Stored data
Source: an optimization exercise on an open RTL-to-GDS flow (aim: small area, a short achievable clock period and few clock cycles per item). Production flows keep margins and buffers that such runs may drop.
In this exercise RTL edits were held to simulation tests only and were not proved equivalent to the original.

[design/flow/design.v]
module aes_sbox_a (
    input  wire [7:0]  a,
    output wire [17:0] m      
);
    wire U0, U1, U2, U3, U4, U5, U6, U7;
    wire T1, T2, T3, T4, T5, T6, T7, T8, T9, T10, T11, T12, T13, T14, T15, T16, T17, T18, T19, T20, T21, T22, T23, T24, T25, T26, T27, M1, M2, M3, M4, M5, M6, M7, M8, M9, M10, M11, M12, M13, M14, M15, M16, M17, M18, M19, M20, M21, M22, M23, M24, M25, M26, M27, M28, M29, M30, M31, M32, M33, M34, M35, M36, M37, M38, M39, M40, M41, M42, M43, M44, M45, M46, M47, M48, M49, M50, M51, M52, M53, M54, M55, M56, M57, M58, M59, M60, M61, M62, M63;
    assign {U0, U1, U2, U3, U4, U5, U6, U7} = a;
    assign T1 = U0 ^ U3;
    assign T2 = U0 ^ U5;
    assign T3 = U0 ^ U6;
    assign T4 = U3 ^ U5;
    assign T5 = U4 ^ U6;
    assign T6 = T1 ^ T5;
    assign T7 = U1 ^ U2;
    assign T8 = U7 ^ T6;
    assign T9 = U7 ^ T7;
    assign T10 = T6 ^ T7;
    assign T11 = U1 ^ U5;
    assign T12 = U2 ^ U5;
    assign T13 = T3 ^ T4;
    assign T14 = T6 ^ T11;
    assign T15 = T5 ^ T11;
    assign T16 = T5 ^ T12;
    assign T17 = T9 ^ T16;
    assign T18 = U3 ^ U7;
    assign T19 = T7 ^ T18;
    assign T20 = T1 ^ T19;
    assign T21 = U6 ^ U7;
    assign T22 = T7 ^ T21;
    assign T23 = T2 ^ T22;
    assign T24 = T2 ^ T10;
    assign T25 = T20 ^ T17;
    assign T26 = T3 ^ T16;
    assign T27 = T1 ^ T12;
    assign M1 = T13 & T6;
    assign M2 = T23 & T8;
    assign M3 = T14 ^ M1;
    assign M4 = T19 & U7;
    assign M5 = M4 ^ M1;
    assign M6 = T3 & T16;
    assign M7 = T22 & T9;
    assign M8 = T26 ^ M6;
    assign M9 = T20 & T17;
    assign M10 = M9 ^ M6;
    assign M11 = T1 & T15;
    assign M12 = T4 & T27;
    assign M13 = M12 ^ M11;
    assign M14 = T2 & T10;
    assign M15 = M14 ^ M11;
    assign M16 = M3 ^ M2;
    assign M17 = M5 ^ T24;
    assign M18 = M8 ^ M7;
    assign M19 = M10 ^ M15;
    assign M20 = M16 ^ M13;
    assign M21 = M17 ^ M15;
    assign M22 = M18 ^ M13;
    assign M23 = M19 ^ T25;
    assign M24 = M22 ^ M23;
    assign M25 = M22 & M20;
    assign M26 = M21 ^ M25;
    assign M27 = M20 ^ M21;
    assign M28 = M23 ^ M25;
    assign M29 = M28 & M27;
    assign M30 = M26 & M24;
    assign M31 = M20 & M23;
    assign M32 = M27 & M31;
    assign M33 = M27 ^ M25;
    assign M34 = M21 & M22;
    assign M35 = M24 & M34;
    assign M36 = M24 ^ M25;
    assign M37 = M21 ^ M29;
    assign M38 = M32 ^ M33;
    assign M39 = M23 ^ M30;
    assign M40 = M35 ^ M36;
    assign M41 = M38 ^ M40;
    assign M42 = M37 ^ M39;
    assign M43 = M37 ^ M38;
    assign M44 = M39 ^ M40;
    assign M45 = M42 ^ M41;
    assign M46 = M44 & T6;
    assign M47 = M40 & T8;
    assign M48 = M39 & U7;
    assign M49 = M43 & T16;
    assign M50 = M38 & T9;
    assign M51 = M37 & T17;
    assign M52 = M42 & T15;
    assign M53 = M45 & T27;
    assign M54 = M41 & T10;
    assign M55 = M44 & T13;
    assign M56 = M40 & T23;
    assign M57 = M39 & T19;
    assign M58 = M43 & T3;
    assign M59 = M38 & T22;
    assign M60 = M37 & T20;
    assign M61 = M42 & T1;
    assign M62 = M45 & T4;
    assign M63 = M41 & T2;
    assign m = {M46, M47, M48, M49, M50, M51, M52, M53, M54, M55, M56, M57, M58, M59, M60, M61, M62, M63};
endmodule
module aes_sbox_b (
    input  wire [17:0] m,
    output wire [7:0]  ye
);
    wire M46, M47, M48, M49, M50, M51, M52, M53, M54, M55, M56, M57, M58, M59, M60, M61, M62, M63;
    assign {M46, M47, M48, M49, M50, M51, M52, M53, M54, M55, M56, M57, M58, M59, M60, M61, M62, M63} = m;
    wire L0, L1, L2, L3, L4, L5, L6, L7, L8, L9, L10, L11, L12, L13, L14, L15, L16, L17, L18, L19, L20, L21, L22, L23, L24, L25, L26, L27, L28, L29, S0, S1, S2, S3, S4, S5, S6, S7;
    assign L0 = M61 ^ M62;
    assign L1 = M50 ^ M56;
    assign L2 = M46 ^ M48;
    assign L3 = M47 ^ M55;
    assign L4 = M54 ^ M58;
    assign L5 = M49 ^ M61;
    assign L6 = M62 ^ L5;
    assign L7 = M46 ^ L3;
    assign L8 = M51 ^ M59;
    assign L9 = M52 ^ M53;
    assign L10 = M53 ^ L4;
    assign L11 = M60 ^ L2;
    assign L12 = M48 ^ M51;
    assign L13 = M50 ^ L0;
    assign L14 = M52 ^ M61;
    assign L15 = M55 ^ L1;
    assign L16 = M56 ^ L0;
    assign L17 = M57 ^ L1;
    assign L18 = M58 ^ L8;
    assign L19 = M63 ^ L4;
    assign L20 = L0 ^ L1;
    assign L21 = L1 ^ L7;
    assign L22 = L3 ^ L12;
    assign L23 = L18 ^ L2;
    assign L24 = L15 ^ L9;
    assign L25 = L6 ^ L10;
    assign L26 = L7 ^ L9;
    assign L27 = L8 ^ L10;
    assign L28 = L11 ^ L14;
    assign L29 = L11 ^ L17;
    assign S0 = L6 ^ L24;
    assign S1 = ~(L16 ^ L26);
    assign S2 = ~(L19 ^ L28);
    assign S3 = L6 ^ L21;
    assign S4 = L20 ^ L22;
    assign S5 = L25 ^ L29;
    assign S6 = ~(L13 ^ L27);
    assign S7 = ~(L6 ^ L23);
    assign ye = {S0, S1, S2, S3, S4, S5, S6, S7};
endmodule
module aes_sbox_bd (
    input  wire [17:0] m,
    output wire [7:0]  ye,
    output wire [7:0]  yd
);
    wire M46, M47, M48, M49, M50, M51, M52, M53, M54, M55, M56, M57, M58, M59, M60, M61, M62, M63;
    assign {M46, M47, M48, M49, M50, M51, M52, M53, M54, M55, M56, M57, M58, M59, M60, M61, M62, M63} = m;
    wire L0, L1, L2, L3, L4, L5, L6, L7, L8, L9, L10, L11, L12, L13, L14, L15, L16, L17, L18, L19, L20, L21, L22, L23, L24, L25, L26, L27, L28, L29, S0, S1, S2, S3, S4, S5, S6, S7;
    assign L0 = M61 ^ M62;
    assign L1 = M50 ^ M56;
    assign L2 = M46 ^ M48;
    assign L3 = M47 ^ M55;
    assign L4 = M54 ^ M58;
    assign L5 = M49 ^ M61;
    assign L6 = M62 ^ L5;
    assign L7 = M46 ^ L3;
    assign L8 = M51 ^ M59;
    assign L9 = M52 ^ M53;
    assign L10 = M53 ^ L4;
    assign L11 = M60 ^ L2;
    assign L12 = M48 ^ M51;
    assign L13 = M50 ^ L0;
    assign L14 = M52 ^ M61;
    assign L15 = M55 ^ L1;
    assign L16 = M56 ^ L0;
    assign L17 = M57 ^ L1;
    assign L18 = M58 ^ L8;
    assign L19 = M63 ^ L4;
    assign L20 = L0 ^ L1;
    assign L21 = L1 ^ L7;
    assign L22 = L3 ^ L12;
    assign L23 = L18 ^ L2;
    assign L24 = L15 ^ L9;
    assign L25 = L6 ^ L10;
    assign L26 = L7 ^ L9;
    assign L27 = L8 ^ L10;
    assign L28 = L11 ^ L14;
    assign L29 = L11 ^ L17;
    assign S0 = L6 ^ L24;
    assign S1 = ~(L16 ^ L26);
    assign S2 = ~(L19 ^ L28);
    assign S3 = L6 ^ L21;
    assign S4 = L20 ^ L22;
    assign S5 = L25 ^ L29;
    assign S6 = ~(L13 ^ L27);
    assign S7 = ~(L6 ^ L23);
    assign ye = {S0, S1, S2, S3, S4, S5, S6, S7};
    assign yd[7] = M49 ^ M51 ^ M52 ^ M54 ^ M58 ^ M59 ^ M61 ^ M62;
    assign yd[6] = M47 ^ M48 ^ M49 ^ M50 ^ M52 ^ M54 ^ M55 ^ M56 ^ M59 ^ M60 ^ M61 ^ M63;
    assign yd[5] = M47 ^ M48 ^ M49 ^ M50 ^ M52 ^ M54 ^ M56 ^ M57 ^ M58 ^ M60 ^ M61 ^ M62;
    assign yd[4] = M46 ^ M48 ^ M52 ^ M54 ^ M58 ^ M59 ^ M61 ^ M62;
    assign yd[3] = M46 ^ M48 ^ M50 ^ M51 ^ M52 ^ M53 ^ M56 ^ M57 ^ M58 ^ M59 ^ M61 ^ M63;
    assign yd[2] = M46 ^ M47 ^ M50 ^ M51 ^ M52 ^ M54 ^ M58 ^ M59 ^ M61 ^ M62;
    assign yd[1] = M49 ^ M50 ^ M52 ^ M53 ^ M58 ^ M59 ^ M61 ^ M62;
    assign yd[0] = M55 ^ M57 ^ M61 ^ M63;
endmodule
module aes_ain (
    input  wire [7:0] a,
    output wire [7:0] y
);
    assign y[7] = a[6] ^ a[4] ^ a[1];
    assign y[6] = a[5] ^ a[3] ^ a[0];
    assign y[5] = a[7] ^ a[4] ^ a[2];
    assign y[4] = a[6] ^ a[3] ^ a[1];
    assign y[3] = a[5] ^ a[2] ^ a[0];
    assign y[2] = ~(a[7] ^ a[4] ^ a[1]);
    assign y[1] = a[6] ^ a[3] ^ a[0];
    assign y[0] = ~(a[7] ^ a[5] ^ a[2]);
endmodule
module aes_mc (input wire [31:0] a, output wire [31:0] y);
    wire t0, t1, t2, t3, t4, t5, t6, t7, t8, t9, t10, t11, t12, t13, t14, t15, t16, t17, t18, t19, t20, t21, t22, t23, t24, t25, t26, t27, t28, t29, t30, t31, t32, t33, t34, t35, t36, t37, t38, t39, t40, t41, t42, t43, t44, t45, t46, t47, t48, t49, t50, t51, t52, t53, t54, t55, t56, t57, t58, t59, t60, t61, t62, t63, t64, t65, t66, t67, t68, t69, t70, t71, t72, t73, t74, t75, t76, t77, t78, t79, t80, t81, t82, t83, t84, t85, t86, t87, t88, t89, t90, t91, t92, t93, t94, t95, t96, t97, t98, t99, t100, t101, t102, t103, t104, t105, t106, t107;
    assign t0 = a[31] ^ a[7];
    assign t1 = a[15] ^ a[23];
    assign t2 = a[15] ^ a[7];
    assign t3 = a[23] ^ a[31];
    assign t4 = a[16] ^ a[24];
    assign t5 = a[17] ^ a[25];
    assign t6 = a[10] ^ a[18];
    assign t7 = a[11] ^ a[19];
    assign t8 = a[2] ^ a[26];
    assign t9 = a[12] ^ a[20];
    assign t10 = a[27] ^ a[3];
    assign t11 = a[13] ^ a[21];
    assign t12 = a[28] ^ a[4];
    assign t13 = a[14] ^ a[22];
    assign t14 = a[29] ^ a[5];
    assign t15 = a[30] ^ a[6];
    assign t16 = a[0] ^ a[8];
    assign t17 = a[1] ^ a[9];
    assign t18 = a[8] ^ t0;
    assign t19 = t4 ^ t18;
    assign t20 = a[0] ^ a[24];
    assign t21 = a[9] ^ t0;
    assign t22 = t20 ^ t5;
    assign t23 = t21 ^ t22;
    assign t24 = a[1] ^ a[25];
    assign t25 = a[26] ^ t24;
    assign t26 = t6 ^ t25;
    assign t27 = a[27] ^ t0;
    assign t28 = t7 ^ t8;
    assign t29 = t27 ^ t28;
    assign t30 = a[28] ^ t0;
    assign t31 = t10 ^ t9;
    assign t32 = t30 ^ t31;
    assign t33 = a[29] ^ t11;
    assign t34 = t12 ^ t33;
    assign t35 = a[30] ^ t13;
    assign t36 = t14 ^ t35;
    assign t37 = a[31] ^ t1;
    assign t38 = t15 ^ t37;
    assign t39 = a[0] ^ t2;
    assign t40 = t4 ^ t39;
    assign t41 = a[1] ^ t16;
    assign t42 = t2 ^ t5;
    assign t43 = t41 ^ t42;
    assign t44 = a[18] ^ t17;
    assign t45 = t8 ^ t44;
    assign t46 = a[10] ^ a[19];
    assign t47 = a[2] ^ t10;
    assign t48 = t2 ^ t46;
    assign t49 = t47 ^ t48;
    assign t50 = a[11] ^ a[20];
    assign t51 = a[3] ^ t12;
    assign t52 = t2 ^ t50;
    assign t53 = t51 ^ t52;
    assign t54 = a[12] ^ a[21];
    assign t55 = a[4] ^ t14;
    assign t56 = t54 ^ t55;
    assign t57 = a[13] ^ a[22];
    assign t58 = a[5] ^ t15;
    assign t59 = t57 ^ t58;
    assign t60 = a[14] ^ a[23];
    assign t61 = a[6] ^ t0;
    assign t62 = t60 ^ t61;
    assign t63 = a[24] ^ t1;
    assign t64 = t16 ^ t63;
    assign t65 = a[16] ^ a[25];
    assign t66 = a[8] ^ t1;
    assign t67 = t17 ^ t65;
    assign t68 = t66 ^ t67;
    assign t69 = a[10] ^ a[17];
    assign t70 = a[9] ^ t69;
    assign t71 = t8 ^ t70;
    assign t72 = a[11] ^ t1;
    assign t73 = t10 ^ t6;
    assign t74 = t72 ^ t73;
    assign t75 = a[12] ^ t1;
    assign t76 = t12 ^ t7;
    assign t77 = t75 ^ t76;
    assign t78 = a[13] ^ t14;
    assign t79 = t9 ^ t78;
    assign t80 = a[14] ^ t11;
    assign t81 = t15 ^ t80;
    assign t82 = a[15] ^ t0;
    assign t83 = t13 ^ t82;
    assign t84 = a[16] ^ t16;
    assign t85 = t3 ^ t84;
    assign t86 = a[17] ^ t17;
    assign t87 = t3 ^ t4;
    assign t88 = t86 ^ t87;
    assign t89 = a[2] ^ t5;
    assign t90 = t6 ^ t89;
    assign t91 = a[18] ^ a[26];
    assign t92 = a[3] ^ t3;
    assign t93 = t7 ^ t91;
    assign t94 = t92 ^ t93;
    assign t95 = a[19] ^ a[27];
    assign t96 = a[4] ^ t3;
    assign t97 = t9 ^ t95;
    assign t98 = t96 ^ t97;
    assign t99 = a[20] ^ a[28];
    assign t100 = a[5] ^ t11;
    assign t101 = t99 ^ t100;
    assign t102 = a[21] ^ a[29];
    assign t103 = a[6] ^ t102;
    assign t104 = t13 ^ t103;
    assign t105 = a[22] ^ a[30];
    assign t106 = a[7] ^ t1;
    assign t107 = t105 ^ t106;
    assign y[0] = t19;
    assign y[1] = t23;
    assign y[2] = t26;
    assign y[3] = t29;
    assign y[4] = t32;
    assign y[5] = t34;
    assign y[6] = t36;
    assign y[7] = t38;
    assign y[8] = t40;
    assign y[9] = t43;
    assign y[10] = t45;
    assign y[11] = t49;
    assign y[12] = t53;
    assign y[13] = t56;
    assign y[14] = t59;
    assign y[15] = t62;
    assign y[16] = t64;
    assign y[17] = t68;
    assign y[18] = t71;
    assign y[19] = t74;
    assign y[20] = t77;
    assign y[21] = t79;
    assign y[22] = t81;
    assign y[23] = t83;
    assign y[24] = t85;
    assign y[25] = t88;
    assign y[26] = t90;
    assign y[27] = t94;
    assign y[28] = t98;
    assign y[29] = t101;
    assign y[30] = t104;
    assign y[31] = t107;
endmodule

Your objective
Search the entries above for "output". Show every line that has it.

Answer box
    output wire [17:0] m      
    output wire [7:0]  ye
    output wire [7:0]  ye,
    output wire [7:0]  yd
    output wire [7:0] y
module aes_mc (input wire [31:0] a, output wire [31:0] y);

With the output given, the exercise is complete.